### config.mk
export PLATFORM = sky130hd
export DESIGN_NAME = rsoh_proc
export DESIGN_NICKNAME = d
export VERILOG_FILES = /design/src/rsoh_pkg.sv /design/src/rsoh_proc.sv
export SDC_FILE = /design/constraint.sdc
export NUM_CORES = 1
export LEC_CHECK = 0
export BUFFER_PORTS_ARGS = -buffer_cell sky130_fd_sc_hd__buf_2
export CORE_MARGIN = 2
export CORE_UTILIZATION = 34
export CTS_BUF_LIST = sky130_fd_sc_hd__clkbuf_16
export CTS_CLUSTER_SIZE = 16
export DETAILED_ROUTE_END_ITERATION = 6
export PLACE_DENSITY_LB_ADDON = 0.2
export SLEW_MARGIN = 20
export SYNTH_ARGS = -nofsm -noshare
export SYNTH_HDL_FRONTEND = slang
export SYNTH_SLANG_ARGS = --single-unit
### constraint.sdc
create_clock -name i_clock -period 3.7 [get_ports i_clock]
set_input_delay 0.37 -clock i_clock [delete_from_list [all_inputs] [get_ports i_clock]]
set_output_delay 0.37 -clock i_clock [all_outputs]
set_load 0.005 [all_outputs]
------
ACTIVITY:
Copy the data above in its entirety, exactly as given.

SOLUTION FOR THIS PROBLEM:
### config.mk
export PLATFORM = sky130hd
export DESIGN_NAME = rsoh_proc
export DESIGN_NICKNAME = d
export VERILOG_FILES = /design/src/rsoh_pkg.sv /design/src/rsoh_proc.sv
export SDC_FILE = /design/constraint.sdc
export NUM_CORES = 1
export LEC_CHECK = 0
export BUFFER_PORTS_ARGS = -buffer_cell sky130_fd_sc_hd__buf_2
export CORE_MARGIN = 2
export CORE_UTILIZATION = 34
export CTS_BUF_LIST = sky130_fd_sc_hd__clkbuf_16
export CTS_CLUSTER_SIZE = 16
export DETAILED_ROUTE_END_ITERATION = 6
export PLACE_DENSITY_LB_ADDON = 0.2
export SLEW_MARGIN = 20
export SYNTH_ARGS = -nofsm -noshare
export SYNTH_HDL_FRONTEND = slang
export SYNTH_SLANG_ARGS = --single-unit
### constraint.sdc
create_clock -name i_clock -period 3.7 [get_ports i_clock]
set_input_delay 0.37 -clock i_clock [delete_from_list [all_inputs] [get_ports i_clock]]
set_output_delay 0.37 -clock i_clock [all_outputs]
set_load 0.005 [all_outputs]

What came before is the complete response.